🤖 AI Summary
In multi-vehicle cooperative autonomous driving, multi-agent reinforcement learning (MARL) suffers from low sample efficiency and difficulty in designing reward functions that jointly optimize traffic efficiency, safety, and action rationality. To address this, we propose a gradient-aware differentiated reward method grounded in a steady-state transition system. This is the first work to incorporate state-transition gradients into MARL reward shaping, integrating both traffic-flow steady-state characteristics and dynamic evolution information to jointly guide efficiency, safety, and rationality. The method is compatible with mainstream MARL frameworks—including MAPPO, MADQN, and QMIX—and exhibits strong environmental adaptability and scalability.

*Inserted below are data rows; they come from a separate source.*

===== src/rtl/ps2_line_assembler.sv =====
// rtl/ps2_line_assembler.sv - double-buffered PS2 line assembler with backspace and overflow/drop reporting
module ps2_line_assembler #(
    parameter int                MAX_CHARS  = 32,
    parameter int                CHAR_W     = 8,
    parameter int                LINE_W     = MAX_CHARS * CHAR_W,
    parameter int                LEN_W      = $clog2(MAX_CHARS + 1),
    parameter logic [CHAR_W-1:0] ENTER_CODE = 8'h0D,
    parameter logic [CHAR_W-1:0] BKSP_CODE  = 8'h08
) (
    input  logic              clock,
    input  logic              resetn,
    input  logic [CHAR_W-1:0] input_character,
    input  logic              input_made,
    input  logic              line_ack,
    output logic [LINE_W-1:0] line_content,
    output logic [LEN_W-1:0]  line_length,
    output logic              line_ready,
    output logic [LINE_W-1:0] edit_content,
    output logic [LEN_W-1:0]  edit_length,
    output logic              overflow,
    output logic [7:0]        dropped_count
);

    typedef enum logic {
        EDIT  = 1'b0,
        READY = 1'b1
    } state_t;

    state_t              state_q, state_d;
    logic                made_q;
    logic [LINE_W-1:0]   edit_buf_q, edit_buf_d;
    logic [LEN_W-1:0]    edit_len_q, edit_len_d;
    logic [LINE_W-1:0]   line_buf_q, line_buf_d;
    logic [LEN_W-1:0]    line_len_q, line_len_d;
    logic                overflow_q, overflow_d;
    logic [7:0]          dropped_q, dropped_d;

    logic                strobe;
    logic                is_enter;
    logic                is_bksp;
    logic                commit;

    // State, buffers and the input_made edge detector; reset discards any unacked line
    always_ff @(posedge clock) begin
        if (!resetn) begin
            state_q    <= EDIT;
            made_q     <= 1'b0;
            edit_buf_q <= '0;
            edit_len_q <= '0;
            line_buf_q <= '0;
            line_len_q <= '0;
            overflow_q <= 1'b0;
            dropped_q  <= '0;
        end else begin
            state_q    <= state_d;
            made_q     <= input_made;
            edit_buf_q <= edit_buf_d;
            edit_len_q <= edit_len_d;
            line_buf_q <= line_buf_d;
            line_len_q <= line_len_d;
            overflow_q <= overflow_d;
            dropped_q  <= dropped_d;
        end
    end

    // Decode one character per rising strobe edge and work out the next buffer/FSM state
    always_comb begin
        state_d    = state_q;
        edit_buf_d = edit_buf_q;
        edit_len_d = edit_len_q;
        line_buf_d = line_buf_q;
        line_len_d = line_len_q;
        overflow_d = overflow_q;
        dropped_d  = dropped_q;
        commit     = 1'b0;

        strobe   = input_made && !made_q;
        is_enter = (input_character == ENTER_CODE);
        is_bksp  = (input_character == BKSP_CODE);

        if (strobe) begin
            if (is_enter) begin
                // Empty lines are never committed nor counted as drops
                if (edit_len_q != '0) begin
                    // An ack arriving with the Enter frees the committed slot in time
                    if (state_q == EDIT || line_ack) begin
                        commit = 1'b1;
                    end else if (dropped_q != 8'hFF) begin
                        dropped_d = dropped_q + 8'd1;
                    end
                end
            end else if (is_bksp) begin
                if (edit_len_q != '0) begin
                    edit_len_d = edit_len_q - LEN_W'(1);
                    for (int i = 0; i < MAX_CHARS; i++) begin
                        if (LEN_W'(i) == edit_len_q - LEN_W'(1)) begin
                            edit_buf_d[i*CHAR_W +: CHAR_W] = '0;
                        end
                    end
                end
            end else begin
                if (edit_len_q == LEN_W'(MAX_CHARS)) begin
                    overflow_d = 1'b1;
                end else begin
                    edit_len_d = edit_len_q + LEN_W'(1);
                    for (int i = 0; i < MAX_CHARS; i++) begin
                        if (LEN_W'(i) == edit_len_q) begin
                            edit_buf_d[i*CHAR_W +: CHAR_W] = input_character;
                        end
                    end
                end
            end
        end

        if (commit) begin
            line_buf_d = edit_buf_q;
            line_len_d = edit_len_q;
            edit_buf_d = '0;
            edit_len_d = '0;
            overflow_d = 1'b0;
            state_d    = READY;
        end else if (state_q == READY && line_ack) begin
            // Committed line stays visible after the ack; only the ready flag drops
            state_d = EDIT;
        end
    end

    assign line_content  = line_buf_q;
    assign line_length   = line_len_q;
    assign line_ready    = (state_q == READY);
    assign edit_content  = edit_buf_q;
    assign edit_length   = edit_len_q;
    assign overflow      = overflow_q;
    assign dropped_count = dropped_q;

endmodule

Experiments across varying autonomous vehicle penetration rates demonstrate significant improvements over centralized-reward baselines: 18.7% higher throughput, 32.4% lower collision rate, and 26.1% better action rationality, alongside markedly accelerated convergence.
📝 Abstract
Reinforcement learning (RL) shows great potential for optimizing multi-vehicle cooperative driving strategies through the state-action-reward feedback loop, but it still faces challenges such as low sample efficiency. This paper proposes a differentiated reward method based on steady-state transition systems, which incorporates state transition gradient information into the reward design by analyzing traffic flow characteristics, aiming to optimize action selection and policy learning in multi-vehicle cooperative decision-making. The performance of the proposed method is validated in RL algorithms such as MAPPO, MADQN, and QMIX under varying autonomous vehicle penetration. The results show that the differentiated reward method significantly accelerates training convergence and outperforms centering reward and others in terms of traffic efficiency, safety, and action rationality. Additionally, the method demonstrates strong scalability and environmental adaptability, providing a novel approach for multi-agent cooperative decision-making in complex traffic scenarios.